### Work required
The stretch wanted below opens at the line containing "clkbuf_8 | 0 | 9 |" and closes at the line containing "edfxtp_1 | 3 | 3 |". Please return it exactly, with no other lines.

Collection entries
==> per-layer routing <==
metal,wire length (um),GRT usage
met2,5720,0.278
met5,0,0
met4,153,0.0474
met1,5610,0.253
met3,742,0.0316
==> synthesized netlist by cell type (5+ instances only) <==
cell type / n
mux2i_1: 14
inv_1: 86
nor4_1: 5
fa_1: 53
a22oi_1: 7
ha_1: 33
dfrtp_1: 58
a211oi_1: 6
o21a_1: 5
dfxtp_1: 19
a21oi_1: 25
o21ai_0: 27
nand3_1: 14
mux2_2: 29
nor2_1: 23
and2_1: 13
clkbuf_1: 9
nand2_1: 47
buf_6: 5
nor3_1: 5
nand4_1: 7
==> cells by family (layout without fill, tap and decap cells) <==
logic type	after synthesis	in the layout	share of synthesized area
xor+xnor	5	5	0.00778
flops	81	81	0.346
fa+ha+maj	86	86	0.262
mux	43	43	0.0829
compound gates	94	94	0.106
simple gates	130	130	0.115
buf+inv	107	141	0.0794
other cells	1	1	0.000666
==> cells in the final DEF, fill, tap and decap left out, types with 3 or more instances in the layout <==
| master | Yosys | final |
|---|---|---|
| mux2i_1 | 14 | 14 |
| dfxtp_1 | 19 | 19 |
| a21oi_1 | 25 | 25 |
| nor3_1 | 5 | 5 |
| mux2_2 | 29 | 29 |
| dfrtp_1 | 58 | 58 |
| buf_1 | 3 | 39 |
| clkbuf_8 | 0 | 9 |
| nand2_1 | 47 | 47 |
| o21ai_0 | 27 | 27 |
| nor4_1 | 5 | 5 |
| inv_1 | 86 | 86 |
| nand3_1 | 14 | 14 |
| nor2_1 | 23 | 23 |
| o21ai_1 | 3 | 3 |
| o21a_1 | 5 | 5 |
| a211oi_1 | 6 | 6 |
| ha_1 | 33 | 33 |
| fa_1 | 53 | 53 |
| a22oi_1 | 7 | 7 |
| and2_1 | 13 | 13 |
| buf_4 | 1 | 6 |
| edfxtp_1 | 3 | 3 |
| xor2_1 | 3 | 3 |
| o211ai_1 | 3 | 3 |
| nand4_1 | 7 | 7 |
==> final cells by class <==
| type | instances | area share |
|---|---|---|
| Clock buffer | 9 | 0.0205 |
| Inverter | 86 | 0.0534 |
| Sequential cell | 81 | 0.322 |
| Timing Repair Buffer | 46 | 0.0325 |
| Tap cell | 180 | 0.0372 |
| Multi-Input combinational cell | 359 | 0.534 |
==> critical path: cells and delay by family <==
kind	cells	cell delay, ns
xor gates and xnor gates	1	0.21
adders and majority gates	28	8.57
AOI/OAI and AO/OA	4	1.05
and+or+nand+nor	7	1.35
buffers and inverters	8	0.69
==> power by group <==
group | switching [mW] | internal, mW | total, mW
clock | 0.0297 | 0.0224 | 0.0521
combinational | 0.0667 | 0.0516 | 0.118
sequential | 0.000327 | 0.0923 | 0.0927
From an optimization exercise on the open Yosys and OpenROAD flow, aimed at a short achievable clock period and few clock cycles; shortcuts taken in it are not production practice. Only simulation tests tie the RTL to the original design; equivalence was not proved. No activity file was given, so power comes from the tool's default toggle rates.

## design/flow/run.sh

```bash
#!/bin/bash
# synth_recipe.tcl (not shown) runs the flow's synth.tcl, then flattens the netlist and writes it again
# the make line also repeats each setting of config.mk as NAME=value (left out here)
make -C /OpenROAD-flow-scripts/flow DESIGN_CONFIG=/design/flow/config.mk WORK_HOME=/design/flow/orfs CLKGATE_MAP_FILE= SYNTH_SCRIPT=/design/flow/synth_recipe.tcl finish
```

## design/flow/constraint.sdc

```tcl
create_clock -name core_clock -period 11.5 [get_ports {clock}]
set_input_delay 2.3000 -clock core_clock [delete_from_list [all_inputs] [get_ports {clock}]]
set_output_delay 2.3000 -clock core_clock [all_outputs]
set_load 0.01 [all_outputs]
```

## design/flow/design.v

```verilog
`timescale 1ns / 1ps
module processor(
    input clock,
    input rst,
    input [31:0] instruction,
    output [31:0] current_PC, 
    output mem_read,
    output mem_write,
    output [31:0]  address,
    output [31:0] mem_write_data, 
    input [31:0] mem_read_data,
    output reg_write,
    output [4:0] rd,
    output reg [31:0] to_REG_WRITE_DATA
    );
    wire branch;
    wire [1:0] ALU_op;
    wire jump;
    wire jalr_select;
    wire [1:0] writeback_src;
    wire csr_read;
    wire alu_src1_is_pc;
    wire alu_src1_is_zero;
    wire [31:0] from_increment_adder;
    wire [31:0] from_branch_adder;
    wire [31:0] next_PC;
    wire PC_src_control;
    wire ALU_zero;
    wire ALU_src;
    wire [31:0] IMM_value;
    wire [31:0] rs1_value;
    wire [31:0] rs2_value;
    wire [31:0] csr_read_data;
    wire [31:0] PC_increment = 4;
    wire [31:0] from_ALU;
    assign address = from_ALU;
    wire branch_taken = ALU_zero ^ (instruction[12] ^ instruction[14]);
    assign PC_src_control = (branch && branch_taken) || jump;
    CPU_controller CPU_control (.opcode(instruction[6:0]),
                                 .branch(branch),
                                 .mem_read(mem_read),
                                 .ALU_op(ALU_op),
                                 .mem_write(mem_write),
                                 .ALU_src(ALU_src),
                                 .register_write(reg_write),
                                 .writeback_src(writeback_src),
                                 .jump(jump),
                                 .jalr_select(jalr_select),
                                 .csr_read(csr_read),
                                 .alu_src1_is_pc(alu_src1_is_pc),
                                 .alu_src1_is_zero(alu_src1_is_zero)
                                    ); 
    program_counter PC (.next_PC(next_PC), .current_PC(current_PC), .clk(clock), .rst(rst));
    wire [31:0] next_PC_branch_src;
    wire [31:0] branch_adder_inA;
    multiplexor JALR_PC_source_select(.control(jalr_select),
                                      .inA(current_PC),
                                      .inB(rs1_value),
                                      .out(branch_adder_inA));
    adder branch_adder(.inA(branch_adder_inA),
                        .inB(IMM_value),
                        .out(from_branch_adder)
                        );
    assign next_PC_branch_src = from_branch_adder & 32'hFFFFFFFC;
    multiplexor PC_value(.control(PC_src_control),
                         .inA(from_increment_adder), 
                         .inB(next_PC_branch_src),
                         .out(next_PC));
    adder increment_adder(.inA(PC_increment),
                          .inB(current_PC),
                          .out(from_increment_adder)
                          );
    wire [31:0] operand_2;
    multiplexor ALU_operand_2 (.control(ALU_src),
                           .inA(rs2_value), 
                           .inB(IMM_value),
                           .out(operand_2)
                           );
    reg [31:0] alu_op1;
    always @* begin
        if (alu_src1_is_pc) begin
            alu_op1 = current_PC;
        end else if (alu_src1_is_zero) begin
            alu_op1 = 32'b0;
        end else begin
            alu_op1 = rs1_value;
        end
    end
    always @* begin
        case (writeback_src)
            2'b00:  to_REG_WRITE_DATA = from_ALU;            
            2'b01:  to_REG_WRITE_DATA = mem_read_data;       
            2'b10:  to_REG_WRITE_DATA = from_increment_adder;  
            2'b11:  to_REG_WRITE_DATA = csr_read ? csr_read_data : IMM_value;  
            default: to_REG_WRITE_DATA = 32'hdeadbeef;      
        endcase
    end
   wire [4:0] rs1;
   assign rs1 =  instruction[19:15];
   wire [4:0] rs2;
   assign rs2 =  instruction[24:20];
   assign rd =  instruction[11:7];
   wire [6:0] opcode;
   assign opcode = instruction[6:0];
   wire get_counter_wire = 0;
   wire [11:0] csr_addr = instruction[31:20];
   register_file RF (.rs1(rs1),
                     .rs2(rs2),
                     .rd(rd),
                     .rd_value(to_REG_WRITE_DATA),
                     .register_write(reg_write),    
                     .rs1_value(rs1_value),
                     .rs2_value(rs2_value),
                     .clk(clock), 
                     .rst(rst),
                     .get_counter(get_counter_wire),
                     .current_PC(current_PC),
                     .csr_read(csr_read),
                     .csr_addr(csr_addr),
                     .csr_read_data(csr_read_data));
   assign mem_write_data = rs2_value;
    imm_gen IMM (.instruction(instruction), .IMM_value(IMM_value));
    wire [3:0] ALU_opcode;
    ALU ALU_instance (.opcode(ALU_opcode),
                      .operand_1(alu_op1),
                      .operand_2(operand_2),
                      .ALU_result(from_ALU),
                       .zero(ALU_zero),
                       .rst(rst));    
    wire [2:0] funct3 = instruction[14:12];
    wire [6:0] funct7 = instruction[31:25];
    ALU_controller ALU_control (.funct3(funct3),
                                .funct7(funct7),
                                .ALU_op(ALU_op),
                                .opcode(opcode),
                                .ALU_opcode(ALU_opcode)
                                   );
endmodule
`timescale 1ns / 1ps
module CPU_controller(input [6:0]opcode,
                       output wire branch,
                       output wire mem_read,
                       output wire [1:0] ALU_op,
                       output wire  mem_write,
                       output wire ALU_src,
                       output wire  register_write,
                       output reg [1:0] writeback_src,
                       output wire jump,
                       output wire jalr_select,
                       output wire csr_read,
                       output wire alu_src1_is_pc,
                       output wire alu_src1_is_zero
    );
assign alu_src1_is_zero = (opcode == 7'b0110111);  
assign alu_src1_is_pc = (opcode == 7'b0010111);  
assign csr_read = (opcode == 7'b1110011);  
assign jalr_select = (opcode == 7'b1100111) ? 1:0;
assign jump = (opcode == 7'b1101111 || opcode == 7'b1100111) ? 1:0;
assign branch = (opcode == 7'b1100011) ? 1:0;
assign mem_read = (opcode == 7'b0000011)? 1:0;
always @* begin
    case (opcode)
        7'b0000011: writeback_src = 2'b01;  
        7'b1101111: writeback_src = 2'b10;  
        7'b1100111: writeback_src = 2'b10;  
        7'b1110011: writeback_src = 2'b11;  
        default:    writeback_src = 2'b00;  
    endcase
end
assign ALU_op = (opcode == 7'b0110011 || opcode == 7'b0010011) ? 2'b10 :
                (opcode == 7'b1100011) ? 2'b01 :
                2'b00;  
assign mem_write = (opcode == 7'b0100011)? 1:0;
assign ALU_src = (opcode == 7'b0110011 || opcode == 7'b1100011) ? 0 : 1;
wire is_r_type = (opcode == 7'b0110011);
wire is_i_type = (opcode == 7'b0010011) || (opcode == 7'b0000011) || (opcode == 7'b1100111);
wire is_u_type = (opcode == 7'b0110111) || (opcode == 7'b0010111);
wire is_j_type = (opcode == 7'b1101111);
wire is_csr_type = (opcode == 7'b1110011);
assign register_write = is_r_type || is_i_type || is_u_type || is_j_type || is_csr_type;
endmodule
`timescale 1ns / 1ps
module ALU_controller(
    input wire [2:0] funct3,
    input wire [6:0] funct7,
    input wire [1:0] ALU_op,
    input wire [6:0] opcode,   
    output reg [3:0] ALU_opcode
    );
    parameter ALU_ADD = 4'b0001;
    parameter ALU_SUB = 4'b0010;
    parameter ALU_AND = 4'b0011;
    parameter ALU_OR  = 4'b0100;
    parameter ALU_SLL = 4'b0101;
    parameter ALU_SRL = 4'b0110;
    parameter ALU_XOR = 4'b0111;
    parameter ALU_SLT = 4'b0000;
    parameter ALU_SRA = 4'b1010;  
    parameter ALU_SLTU= 4'b1011;  
    parameter R_TYPE = 7'b0110011;
    parameter I_TYPE = 7'b0010011;
    always @* begin
        case (ALU_op)
            2'b10: begin
                case (funct3)
                    3'b000:  
                        if (opcode == R_TYPE && funct7 == 7'b0100000) 
                            ALU_opcode = ALU_SUB;
                        else 
                            ALU_opcode = ALU_ADD;
                    3'b001:  
                        ALU_opcode = ALU_SLL;
                    3'b010:  
                        ALU_opcode = ALU_SLT;
                    3'b011:  
                        ALU_opcode = ALU_SLTU;  
                    3'b100:  
                        ALU_opcode = ALU_XOR;
                    3'b101:  
                        if (funct7[5] == 1'b1) 
                            ALU_opcode = ALU_SRA;  
                        else 
                            ALU_opcode = ALU_SRL;  
                    3'b110:  
                        ALU_opcode = ALU_OR;
                    3'b111:  
                        ALU_opcode = ALU_AND;
                    default: ALU_opcode = 4'b0000;  
                endcase
            end
            2'b01: begin
                case (funct3[2:1])
                    2'b10:   ALU_opcode = ALU_SLT;
                    2'b11:   ALU_opcode = ALU_SLTU;
                    default: ALU_opcode = ALU_SUB;
                endcase
            end
            2'b00: begin
                ALU_opcode = ALU_ADD;
            end
            default: ALU_opcode = 4'b0000;  
        endcase
    end
endmodule
`timescale 1ns / 1ps
module ALU(
    input wire [3:0] opcode,
    input wire [31:0] operand_1,
    input wire [31:0] operand_2,
    output reg [31:0] ALU_result,
    output wire zero,
    input rst
    );
    parameter ADD=4'b0001, SUB=4'b0010, AND=4'b0011, OR=4'b0100, SLL=4'b0101, SRL=4'b0110, XOR=4'b0111, SLT=4'b0000, SRA=4'b1010, SLTU=4'b1011;
    wire [4:0] shift_amount = operand_2[4:0];
    always @* begin
        if (rst) begin
            ALU_result = 32'b0;
        end else begin
            case (opcode)
                ADD:  ALU_result = operand_1 + operand_2;
                SUB:  ALU_result = operand_1 - operand_2;
                AND:  ALU_result = operand_1 & operand_2;
                OR:   ALU_result = operand_1 | operand_2;
                SLL:  ALU_result = operand_1 << shift_amount;
                SRL:  ALU_result = operand_1 >> shift_amount;
                XOR:  ALU_result = operand_1 ^ operand_2;
                SRA:  ALU_result = $signed(operand_1) >>> shift_amount;
                SLT:  ALU_result = ($signed(operand_1) < $signed(operand_2)) ? 1 : 0;
                SLTU: ALU_result = (operand_1 < operand_2) ? 1 : 0;
                default: ALU_result = 32'b0;
            endcase
        end
    end
    assign zero = (ALU_result==0)? 1:0;                     
endmodule
`timescale 1ns / 1ps
module imm_gen(
    input wire [31:0] instruction, 
    output reg [31:0] IMM_value
    );
    wire [6:0] opcode;
    assign opcode = instruction[6:0];
    wire [31:0] stype_imm;
    wire [31:0] itype_imm;
    wire [31:0] btype_imm;
    wire [31:0] utype_imm;
    assign itype_imm = {{20{instruction[31]}},instruction[31:20]};
    assign stype_imm = {{20{instruction[31]}},instruction[31:25],instruction[11:7]};
    assign btype_imm = {{20{instruction[31]}}, instruction[7], instruction[30:25], instruction[11:8], 1'b0};
    assign utype_imm = {instruction[31:12], 12'h0};
    wire [20:0] j_imm_val = {instruction[31], instruction[19:12], instruction[20], instruction[30:21], 1'b0};
    parameter J=7'b1101111;
    parameter I_LOAD=7'b0000011;
    parameter I_ARITH=7'b0010011;
    parameter I_ARITH_SHIFT=7'b0010011; 
    parameter S=7'b0100011;
    parameter B=7'b1100011;
    parameter JALR=7'b1100111;
    parameter LUI=7'b0110111;
    parameter AUIPC=7'b0010111;
    always @* begin
        case (opcode)
            J:       IMM_value = {{11{j_imm_val[20]}}, j_imm_val};
            B:       IMM_value = btype_imm;
            S:       IMM_value = stype_imm;
            LUI:     IMM_value = utype_imm;
            AUIPC:   IMM_value = utype_imm;
            I_ARITH: begin
                if (instruction[14:12] == 3'b001 || instruction[14:12] == 3'b101) begin  
                    IMM_value = {{27{1'b0}}, instruction[24:20]};  
                end else begin
                    IMM_value = itype_imm;  
                end
            end
            I_LOAD:  IMM_value = itype_imm;  
            JALR:    IMM_value = itype_imm;  
            default: IMM_value = 32'b0;
        endcase
    end
endmodule
`timescale 1ns / 1ps
module program_counter(
    input [31:0] next_PC,
    output [31:0] current_PC,
    input clk,
    input rst
   );
    reg [31:0] inst_address;
    assign current_PC = inst_address;
    always @(posedge clk or posedge rst)
       if (rst) begin 
            inst_address <= 32'h80000000; 
       end
       else begin
            inst_address <= next_PC;
       end;
endmodule
`timescale 1ns / 1ps
module register_file(
    input wire [4:0] rs1,
    input wire [4:0] rs2,
    input wire [4:0] rd,
    input wire [31:0] rd_value,
    input register_write,    
    output [31:0] rs1_value,
    output [31:0] rs2_value,
    input  wire clk,
    input wire rst,
    input get_counter,
    input [31:0] current_PC,
    input csr_read,
    input [11:0] csr_addr,
    output reg [31:0] csr_read_data
    );
    reg [31:0] registers [31:0];
    integer i;
    parameter CSR_MHARTID = 12'hF14;
    wire [31:0] mhartid = 32'h0;  
    always @* begin
        if (csr_read && (csr_addr == CSR_MHARTID)) begin
            csr_read_data = mhartid;
        end else begin
            csr_read_data = 32'h0;  
        end
    end
    assign rs1_value = registers[rs1];
    assign rs2_value = registers[rs2];
    always @(posedge clk or posedge rst) 
        if (rst) begin
            for (i=0; i<32; i=i+1) begin
                registers[i] <= 0;
            end
        end
        else if (register_write && (rd != 0)) begin
            if (get_counter) begin 
                registers[rd] <= current_PC+1;
            end
            else begin  
                registers[rd] <= rd_value;
            end 
        end
endmodule
`timescale 1ns / 1ps
module adder(
    input [31:0] inA,
    input [31:0] inB,
    output wire [31:0] out
    );
    assign out = inA + inB;
endmodule
`timescale 1ns / 1ps
module multiplexor(
    input control,
    input [31:0] inA,
    input [31:0] inB,
    output wire [31:0] out
    );
   assign out = (control) ? inB: inA;
endmodule
```

## design/flow/config.mk

```make
export PLATFORM = sky130hd
export DESIGN_NAME = processor
export DESIGN_NICKNAME = processor
export VERILOG_FILES = /design/flow/design.v
export SDC_FILE = /design/flow/constraint.sdc
export NUM_CORES = 8
export LEC_CHECK = 0
export CAP_MARGIN = 20
export CORE_MARGIN = 2
export CORE_UTILIZATION = 30
export SETUP_SLACK_MARGIN = 5
export SLEW_MARGIN = 20
export TNS_END_PERCENT = 5
```

==> results.py <==
metrics = {
    "floorplanning": {
        "io_pins": 202,
        "die_h_um": 474,
        "fp-row-count": 172,
        "die_x_um": 474,
        "initial_core_util_pct": 30.2,
        "core_um2": 220000,
        "dieArea_um2": 225000,
    },
    "global_route": {
        "grt_use_total_pct": 41.0,
        "grt_pass1_wl_mm": 636,
        "grt_max_degree": 172,
        "antenna_found_initial": 51,
        "grt_pass1_vias": 73179,
        "overflow": 0,
    },
    "timing": {
        "finalSetupViolCount": 0,
        "slew_violations": 0,
        "hold_ws_ps": 396,
        "fmax_mhz": 90.9,
        "grt_setup_unrepaired": "true",
        "slew_headroom_pct": 17.7,
        "tightest_slew_ps": 1230,
        "post-route-period-util_pct": 95.7,
        "skew_ps": 84.0,
        "final_hold_viol_count": 0,
        "fin_crit_ps": 11000,
    },
    "critical_path": {
        "crit_arrival_ps": 8700,
        "worstRegToRegCells": 33,
        "slowest_delay_ps": 620,
        "r2r_end": "PC.inst_address[2]",
        "worstPathRequired_ps": 9200,
        "end_kind": "output port",
        "rrSetupSlack_ps": 3330,
        "reg2reg_from": "RF.registers[8][2]",
        "crit_top_cell": "buf_4",
        "crit_slowest_cell": "nor2_1",
        "crit_path_start_kind": "input port",
        "critPathKind": "in2out",
        "worstPathMaxFanout": 5,
    },
    "routing": {
        "wl_mm": 476,
        "post-route-drc-count": 0,
        "wire_per_inst_um": 39.5,
        "firstDrtPassIters": 9,
        "routed_via_density": 6.51,
        "drt_iter0_drc": 12317,
        "ant_nets": 0,
        "vias": 78482,
    },
    "pwr": {
        "powerDensity_nw_per_um2": 116,
        "ir_drop_mv": 0.142,
        "p_leak_uw": 0.0405,
    },
    "synthesis": {
        "ys.warnings.count": 8,
        "synth_top_area_share_pct": 39.7,
        "syn_area_per_cell_um2": 8.23,
        "syn_area_um2": 66300,
        "synthCells": 8063,
        "synth_top_flop_cell": "dfrtp_1",
        "ys_ff_latch": 1054,
        "synth_enable_flop_cells": 0,
        "synthTopCellsByArea": "dfrtp_1, nand2_1, o21ai_0",
        "ys_seq_area_share_pct": 39.8,
        "synth_cell_types": 116,
        "async_flop_share_pct": 100,
        "yosysTopAreaCell": "dfrtp_1",
    },
    "clock_tree": {
        "clock_path_buffers": 3,
        "cts_buffers": 120,
        "cts_hold_buf": 0,
        "htreeDepth": 3,
        "clock_latency_ps": 850,
        "cts_tree": "done",
        "clock_sinks": 1054,
        "clk_pin_slew_ps": 60,
        "cts-root-buf": "clkbuf_16",
    },
    "min_path": {
        "hold_path.class": "reg2reg",
        "holdPathStages": 0,
        "hold_end": "RF.registers[0][29]",
        "worstHoldStart": "RF.registers[0][29]",
    },
    "finish": {
        "syn_to_final_growth_pct": 34.2,
        "drive_gt1_share_pct": 24.5,
        "fin_util_pct": 40.5,
        "fin_nets": 9142,
        "instances_no_fill": 12059,
    },
    "placed_design": {
        "gp_congestion": 1.12,
        "dp_cells": 11606,
        "hpwl_mm": 340,
        "io_buffers": 199,
    },
    "run_status": {
        "status": "finished clean",
    },
    "job": {
        "max_cap_viol_count": 0,
    },
}
per-layer routing:
| layer | global-route usage (%) | wire length (um) | vias to the layer above |
|---|---|---|---|
| met5 | 0.930 | 658 | - |
| met4 | 35.2 | 51300 | 26 |
| met3 | 15.9 | 61100 | 2303 |
| met2 | 58.0 | 192000 | 6707 |
| met1 | 48.3 | 171000 | 38235 |
| li1 | - | - | 31211 |
cell families after synthesis:
group / after synthesis / synth area share (%)
muxes: 268 / 4.23
xor gates and xnor gates: 63 / 0.832
other: 1 / 0.00565
and+or+nand+nor: 3027 / 21.4
DFF: 1054 / 39.8
buffers and inverters: 913 / 5.63
adders and majority gates: 132 / 2.51
AOI/OAI and AO/OA: 2605 / 25.6
cell usage after synthesis (59+ instances only):
cell type,count
nand2_1,1491
o21ai_0,1099
dfrtp_1,1053
clkbuf_1,611
a22oi_1,534
nor2_1,350
and3_1,289
nand3_1,285
a21oi_1,205
mux2i_1,204
inv_1,135
ha_1,130
nand4_1,107
nor3_1,105
buf_2,94
a2111oi_0,81
a211oi_1,63
nor4_1,60
a221oi_1,59
cells in the final DEF (no fill, tap or decap), types with 54 or more instances in the layout:
cell type	instances
ha_1	112
nor2_1	278
mux2i_1	196
nand4_1	107
a22oi_1	525
a211oi_1	54
buf_6	131
a21oi_1	168
nand3_1	282
buf_12	123
dfrtp_1	1053
nor2_4	55
buf_4	1068
clkbuf_16	121
and3_1	273
o21ai_0	1049
nand2_1	1449
nor3_1	87
inv_1	117
o22ai_1	55
clkdlybuf4s50_1	147
a22o_1	56
flip-flops by register name, summed over array words and instances, names as in the netlist:
name / cells
RF.registers: 1024
PC.inst_address: 30
metrics by stage:
stage               instance area (um2)  power (uW)  TNS (ps)  worst slack (ps)
finish                            89000       10300         0               496
global route                      88900       10500         0               487
CTS                               86900       10200         0               760
detailed placement                79500        5790    -14450             -1100
global placement                  79500        5780    -14980             -1070
floorplan                         66700        4730         0              1500
how the worst max path moves through the flow:
stage / startpoint / endpoint / cells past startpoint
finish: instruction[15] / to_REG_WRITE_DATA[31] / 32
global route: instruction[19] / to_REG_WRITE_DATA[31] / 35
CTS: instruction[19] / to_REG_WRITE_DATA[31] / 33
detailed placement: instruction[22] / to_REG_WRITE_DATA[31] / 31
global placement: instruction[22] / to_REG_WRITE_DATA[31] / 31
floorplan: instruction[22] / to_REG_WRITE_DATA[31] / 29
final cells by class:
type                    instances  area, um2
flip-flops and latches       1054      26400
multi-input cells            6099      39700
clock buffers                 155       3330
clock inverters                72       1050
fillers                     22027     131000
inverters                     140        549
well taps                    2958       3700
repair buffers               1529      14200
diodes                         52        130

### Task answer
| clkbuf_8 | 0 | 9 |
| nand2_1 | 47 | 47 |
| o21ai_0 | 27 | 27 |
| nor4_1 | 5 | 5 |
| inv_1 | 86 | 86 |
| nand3_1 | 14 | 14 |
| nor2_1 | 23 | 23 |
| o21ai_1 | 3 | 3 |
| o21a_1 | 5 | 5 |
| a211oi_1 | 6 | 6 |
| ha_1 | 33 | 33 |
| fa_1 | 53 | 53 |
| a22oi_1 | 7 | 7 |
| and2_1 | 13 | 13 |
| buf_4 | 1 | 6 |
| edfxtp_1 | 3 | 3 |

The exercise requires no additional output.